Sgt_Kickaxe - 4:08 am on Dec 7, 2012 (gmt 0)
Way, way, way worse TMS.
Ultimate Solution: GWT says "hey, here's a complete list of all urls we know about on your site that do not return 404/410 codes, yo" combined with "hey again, here are pages on your site with internal links that seem to be broken". Unfortunately that's not likely to happen, some sites are way too big.
Cutts Confusion: Matt, and several others, suggest that if someone is linking to a url on your site but they get it wrong, miss a character or whatever, that it's ok to redirect the broken url to the good one. Matt says this is the easiest way to capture incoming "juice" and plugs GWT as a great tool for finding such broken incoming links.(in a youtube video from a couple years ago, I don't know if his position has changed since)
On the flip side, spammy webmasters rather enjoy redirecting tons of pages to a url in order to get it to rank more highly and Google takes action against them. GWT now also reports them as "not selected" which they describe as "URLs from your site that redirect to other pages...".
So which is it? Personally I feel that a redirect now tells Google "hey, our site really does have both of these urls" and that it's not as benign as it once was, if you have too many of them.
Example of a problem: Many webmasters running wordpress don't know that if you add ".." or "--" to the end of a url that the page will render just fine with that url unless you block this in htaccess. Wordpress also redirects partially formed urls to the correct page on a best guess basis. While this is standard behavior you can expect your friendly neighborhood spammer to know this too and kindly create a bazillion duplicate urls for you intentionally, simply by linking to those pages from his spam-city-network.
Canonical is great but doesn't solve the problem that Google now thinks you really do have a lot of extra urls, they aren't returning 404 or 410. Is that a big deal? probably not, in fact almost certainly not, unless you're the incredibly unlucky webmaster among us who seems to get devalued by this type of thing which *some* undoubtedly will, the algo is a machine after all.
My experience: I had a small 300 page blog that Google thought had over 8000 pages, 7700 of those "not selected". I made a 100% static copy of the site, ditched the CMS, ditched the affiliate redirects I had on 5-6 pages, made a sitemap detailing which 300 pages actually exist and reduced my .htaccess file to near nothing so that very little could be redirected.

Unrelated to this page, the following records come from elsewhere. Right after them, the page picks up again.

<file path="src/rtl/digital_clock_ctrl.sv">
// digital_clock_ctrl: BCD time-of-day clock with run/pause/set FSM, fast mode and 12/24 h display.
// Optional alarm enabled by DIGITAL_CLOCK_ALARM_EN. Rev 1.0
`default_nettype none
module digital_clock_ctrl #(
  parameter int CLK_HZ   = 50_000_000,
  parameter int FAST_DIV = 1000,
  parameter int H12      = 0
) (
  input  logic       clk,
  input  logic       rst_n,
  input  logic       key_run,
  input  logic       key_mode,
  input  logic       key_inc,
  input  logic       key_fast,
  output logic [7:0] hour_bcd,
  output logic [7:0] min_bcd,
  output logic [7:0] sec_bcd,
  output logic       pm,
  output logic [2:0] state_o,
  output logic       blink,
  output logic       tick,
  output logic       alarm_hit
);
  localparam int PW = (CLK_HZ > 1) ? $clog2(CLK_HZ) : 1;
  localparam logic [PW-1:0] TERM_NORM  = PW'(CLK_HZ - 1);
  localparam logic [PW-1:0] TERM_FAST  = PW'(CLK_HZ / FAST_DIV - 1);
  localparam logic [PW-1:0] TERM_BLINK = PW'(CLK_HZ / 4 - 1);
  localparam logic [7:0]    HOUR_RST   = (H12 != 0) ? 8'h12 : 8'h00;

  typedef enum logic [2:0] {
    ST_RUN    = 3'd0,
    ST_PAUSE  = 3'd1,
    ST_SET_H  = 3'd2,
    ST_SET_M  = 3'd3,
    ST_SET_S  = 3'd4,
    ST_SET_AH = 3'd5,
    ST_SET_AM = 3'd6
  } state_t;

  state_t        state;
  logic          fast;
  logic [PW-1:0] pcnt;
  logic [PW-1:0] bcnt;
  logic [7:0]    t_hour, t_min, t_sec;
  logic [7:0]    disp_h, disp_m;
  logic [8:0]    fmt;
  logic          do_run, do_mode, do_inc, do_fast;
  logic          in_set, tick_now;
  logic [PW-1:0] term;

  // BCD increment with wrap to 00 after max
  function automatic logic [7:0] inc_bcd(input logic [7:0] v, input logic [7:0] max);
    if (v == max)         return 8'h00;
    if (v[3:0] == 4'd9)   return {v[7:4] + 4'd1, 4'h0};
    return {v[7:4], v[3:0] + 4'd1};
  endfunction

  // Returns {pm, display hour}; 12 h mode maps 0 -> 12 and 13..23 -> 1..11
  function automatic logic [8:0] fmt_hour(input logic [7:0] h);
    logic [4:0] b;
    logic [4:0] d;
    b = 5'(h[7:4]) * 5'd10 + 5'(h[3:0]);
    if (b == 5'd0)       d = 5'd12;
    else if (b > 5'd12)  d = b - 5'd12;
    else                 d = b;
    if (H12 == 0) return {1'b0, h};
    return {(b >= 5'd12), (d >= 5'd10) ? {4'd1, 4'(d - 5'd10)} : {4'd0, d[3:0]}};
  endfunction

  assign do_run   = key_run;
  assign do_mode  = !key_run && key_mode;
  assign do_inc   = !key_run && !key_mode && key_inc;
  assign do_fast  = !key_run && !key_mode && !key_inc && key_fast;
  assign in_set   = (state == ST_SET_H) || (state == ST_SET_M) || (state == ST_SET_S) ||
                    (state == ST_SET_AH) || (state == ST_SET_AM);
  assign term     = fast ? TERM_FAST : TERM_NORM;
  // A run/fast key clears the prescaler, so it also suppresses a coincident terminal count
  assign tick_now = (state == ST_RUN) && !do_run && !do_fast && (pcnt == term);
  assign state_o  = state;

`ifdef DIGITAL_CLOCK_ALARM_EN
  logic [7:0] al_hour, al_min;
  logic [5:0] al_cnt;
  logic       al_hit;
  logic       any_key;

  assign any_key   = key_run | key_mode | key_inc | key_fast;
  assign alarm_hit = al_hit;

  always_ff @(posedge clk or negedge rst_n) begin
    if (!rst_n) begin
      al_hit <= 1'b0;
      al_cnt <= 6'd0;
    end else if (any_key) begin
      al_hit <= 1'b0;
      al_cnt <= 6'd0;
    end else if (tick && state == ST_RUN && t_hour == al_hour && t_min == al_min &&
                 t_sec == 8'h00) begin
      al_hit <= 1'b1;
      al_cnt <= 6'd0;
    end else if (al_hit && tick) begin
      if (al_cnt == 6'd59) al_hit <= 1'b0;
      al_cnt <= al_cnt + 6'd1;
    end
  end
`else
  assign alarm_hit = 1'b0;
`endif

  always_comb begin
    disp_h = t_hour;
    disp_m = t_min;
`ifdef DIGITAL_CLOCK_ALARM_EN
    if (state == ST_SET_AH || state == ST_SET_AM) begin
      disp_h = al_hour;
      disp_m = al_min;
    end
`endif
    fmt = fmt_hour(disp_h);
  end

  always_ff @(posedge clk or negedge rst_n) begin
    if (!rst_n) begin
      state    <= ST_RUN;
      fast     <= 1'b0;
      pcnt     <= '0;
      bcnt     <= '0;
      t_hour   <= 8'h00;
      t_min    <= 8'h00;
      t_sec    <= 8'h00;
      tick     <= 1'b0;
      blink    <= 1'b0;
      hour_bcd <= HOUR_RST;
      min_bcd  <= 8'h00;
      sec_bcd  <= 8'h00;
      pm       <= 1'b0;
`ifdef DIGITAL_CLOCK_ALARM_EN
      al_hour  <= 8'h00;
      al_min   <= 8'h00;
`endif
    end else begin
      tick <= tick_now;
      if (state != ST_RUN || do_run || do_fast || tick_now) pcnt <= '0;
      else                                                  pcnt <= pcnt + PW'(1);

      if (do_fast) fast <= !fast;

      if (do_run) begin
        state <= (state == ST_RUN) ? ST_PAUSE : ST_RUN;
      end else if (do_mode) begin
        case (state)
          ST_PAUSE:  state <= ST_SET_H;
          ST_SET_H:  state <= ST_SET_M;
          ST_SET_M:  state <= ST_SET_S;
`ifdef DIGITAL_CLOCK_ALARM_EN
          ST_SET_S:  state <= ST_SET_AH;
          ST_SET_AH: state <= ST_SET_AM;
          ST_SET_AM: state <= ST_PAUSE;
`else
          ST_SET_S:  state <= ST_PAUSE;
`endif
          default:   state <= state;
        endcase
      end

      // tick_now and do_inc are exclusive: one needs RUN, the other a SET state
      if (tick_now) begin
        t_sec <= inc_bcd(t_sec, 8'h59);
        if (t_sec == 8'h59) begin
          t_min <= inc_bcd(t_min, 8'h59);
          if (t_min == 8'h59) t_hour <= inc_bcd(t_hour, 8'h23);
        end
      end else if (do_inc) begin
        case (state)
          ST_SET_H:  t_hour  <= inc_bcd(t_hour, 8'h23);
          ST_SET_M:  t_min   <= inc_bcd(t_min, 8'h59);
          ST_SET_S:  t_sec   <= inc_bcd(t_sec, 8'h59);
`ifdef DIGITAL_CLOCK_ALARM_EN
          ST_SET_AH: al_hour <= inc_bcd(al_hour, 8'h23);
          ST_SET_AM: al_min  <= inc_bcd(al_min, 8'h59);
`endif
          default:   ;
        endcase
      end

      if (!in_set) begin
        bcnt  <= '0;
        blink <= 1'b0;
      end else if (bcnt == TERM_BLINK) begin
        bcnt  <= '0;
        blink <= !blink;
      end else begin
        bcnt  <= bcnt + PW'(1);
      end

      hour_bcd <= fmt[7:0];
      pm       <= fmt[8];
      min_bcd  <= disp_m;
      sec_bcd  <= t_sec;
    end
  end
endmodule
`default_nettype wire

</file>
<file path="config.mk">
export PLATFORM = sky130hd
export DESIGN_NAME = digital_clock_ctrl
export DESIGN_NICKNAME = d
export VERILOG_FILES = /design/src/rtl/digital_clock_ctrl.sv
export SDC_FILE = /design/constraint.sdc
export NUM_CORES = 1
export LEC_CHECK = 0
export BUFFER_PORTS_ARGS = -buffer_cell sky130_fd_sc_hd__buf_2
export CORE_MARGIN = 4
export CORE_UTILIZATION = 50
export CTS_BUF_LIST = sky130_fd_sc_hd__clkbuf_8 sky130_fd_sc_hd__clkbuf_16
export CTS_CLUSTER_DIAMETER = 50
export DETAILED_ROUTE_END_ITERATION = 6
export MAX_ROUTING_LAYER = met4
export PLACE_DENSITY = 0.67
export SKIP_CTS_REPAIR_TIMING = 1
export SLEW_MARGIN = 15
export SYNTH_ARGS = -nofsm -noshare
export SYNTH_HDL_FRONTEND = slang
export SYNTH_SLANG_ARGS = --single-unit
export TNS_END_PERCENT = 1
</file>
<file path="constraint.sdc">
create_clock -name clk -period 6.15 [get_ports clk]
set_input_delay 0 -clock clk [delete_from_list [all_inputs] [get_ports clk]]
set_output_delay 0 -clock clk [all_outputs]
set_load 0.02 [all_outputs]
</file>
==> out/metrics.csv <==
metric,value,unit
Critical Path Source Type,register,
vias in the first global route,3585,
Post-route DRC,0,
drt first-iter violations,221,
Gate Count Post-Synth,492,
slew margin rel.,28.2,%
synth top area cells,"dfrtp_1, xor2_1, nor2_1",
FF/Latch Area,2650,µm²
Fill cells,855,
Worst Hold Class,primary input to register,
worst vdd ir,0.000147,V
unrepaired setup endpoints after global routing,false,
crit end category,register,
Post-synth EDFFs,0,
via count,3619,
WP data arrival,2.85,ns
Placer Congestion,0.877,
transition time of the tightest slew-check pin,1.07,ns
final slew viol count,0,
register-to-register setup slack,3.53,ns
synthesized area,5160,µm²
Core Footprint,9910,µm²
# diodes,0,
"CTS clk-pin slew, worst paths",0.10,ns
router iterations before antenna repair,4,
GR Overflow Total,0,
top cell family by delay on the critical path,simple AND/OR/NAND/NOR gates,
sequential area share after synthesis,51.4,%
Leakage,2.51,nW
Worst R2R Path Depth,5,
async set or reset register ratio after synthesis,100,%
die height,110,µm
Synth Warn #,0,
"flops & latches, synth",106,
Worst Path Required,6.38,ns
hold slack,0.0417,ns
crit-path cells,or3b_1 -> or4_2 -> a21o_1 -> nand2_1 -> nor2_1,
Inserted Clock Buffers,9,
first-pass GRT wire length,16700,µm
multi-input logic area,2290,µm²
Synth top area share,51.4,%
max cap viols,0,
Area Growth Syn to Fin,8.97,%
FF-to-FF End,pcnt[3],
layout cells sized above 1,14.8,%
CTS sink count,106,
max incr delay on CP,0.65,ns
status,"complete, no violations",
hpwl dp,6750,µm
Cell Pwr Density,264,nW/µm²
Synth top cells by count,"dfrtp_1, nor2_1, xor2_1, nand2_1, nand3_1",
input/output buffers,34,
Root Buffer,clkbuf_8,
WL/cell,14.7,µm
Fin. Hold Viols,0,
Final setup viols,0,
Clock Latency Late Sink,0.38,ns
Worst path depth,5,
Die Width,110,µm
shortest period the worst path allows,2.62,ns
mean post-synth cell area,10.5,µm²
Synth area leader,dfrtp_1,
Worst Setup SP,pcnt[8],
htree depth,3,
vias per inst,5.44,
Clock Path Buffers,2,
Final Power,1.48,mW
gr usage total,18.1,%
period utilization,42.6,%
top_reg_cell synth,dfrtp_1,
skew final,0.0127,ns
Final nets,547,
final WL,9770,µm
CP Class,register to register,
RR Startpoint,pcnt[8],
die area,12000,µm²
crit path max-delay cell type,or4_2,
pin count of the biggest net entering global routing,63,
TritonCTS clock tree,yes,
# IOs,37,
initial antenna violation count,0,
crit path to,pcnt[3],
worst-path maximum fanout,25,
FP Rows,36,
Sum Neg Setup Slack,0,ns
FMAX,381,MHz
WP buf/inv,0,
most frequent cell after synthesis,dfrtp_1,
Initial Util,52.1,%
Yosys cell types,61,
Antenna Nets Post-Route,0,
layout make-up:
type,instances,share of cell area (%)
multi-input combinational,351,40.7
clock buffer,10,2.45
clock inverter,6,1.25
sequential,106,47.2
timing repair buffer,42,4.31
tap,133,2.96
inverter,17,1.13
per-stage QoR:
stage | utilization [%] | area, µm² | std cells | worst slack, ns
after floorplan | - | 5170 | 493 | 3.73
after global placement | 54.3 | 5380 | 645 | 3.58
after detailed placement | 54.3 | 5380 | 645 | 3.49
after CTS | 56.4 | 5590 | 661 | 3.49
after global routing | 56.8 | 5630 | 665 | 3.33
final | 56.8 | 5630 | 665 | 3.53
cell usage in the layout (no fill, tap or decap), types with 3 or more instances in the layout:
master         count
mux2_2            11
dlygate4sd3_1      4
nand4b_1           4
o211ai_1           3
nor2_1            75
buf_2             33
o2bb2ai_1          3
and2_1             4
inv_6              4
o21ai_0           13
nand2_1           27
ha_1              14
nor4b_1            3
nor4_1            12
nor3_1             6
a21oi_1           10
buf_4              5
nand4_1           23
and3b_1            3
nor2b_1            3
nor3b_1            5
or3_1              3
and3_1            12
inv_1             17
xnor2_1           19
clkbuf_8          10
dfrtp_1          106
nand3_1           24
xor2_1            33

My result: Thousands of error messages in GWT for pages that I didn't want in existence anyway but, eventually, no "not selected" either.
Note: I don't think Google visits all of the urls in question so on page elements like canonical may not work, they seem to just ping for a header response without requesting the page. Fix those headers too.
Panda Concern: Several top SEO sites recommend removing low quality and duplicate content in order to minimize your exposure to Panda, your CMS is likely not helping you by creating pages you don't even know about and that Google doesn't report, unless they disapear. Without seeing them in a 404 report or by watching your server logs closely you can't possibly minimize how many you have. I now avoid redirects if at all possible, if a page isn't mean to exist I want a 404 and if Google has found it and I want it gone I prefer 410.
I won't even get into Google's testing of fictitious urls at random just to see what they get.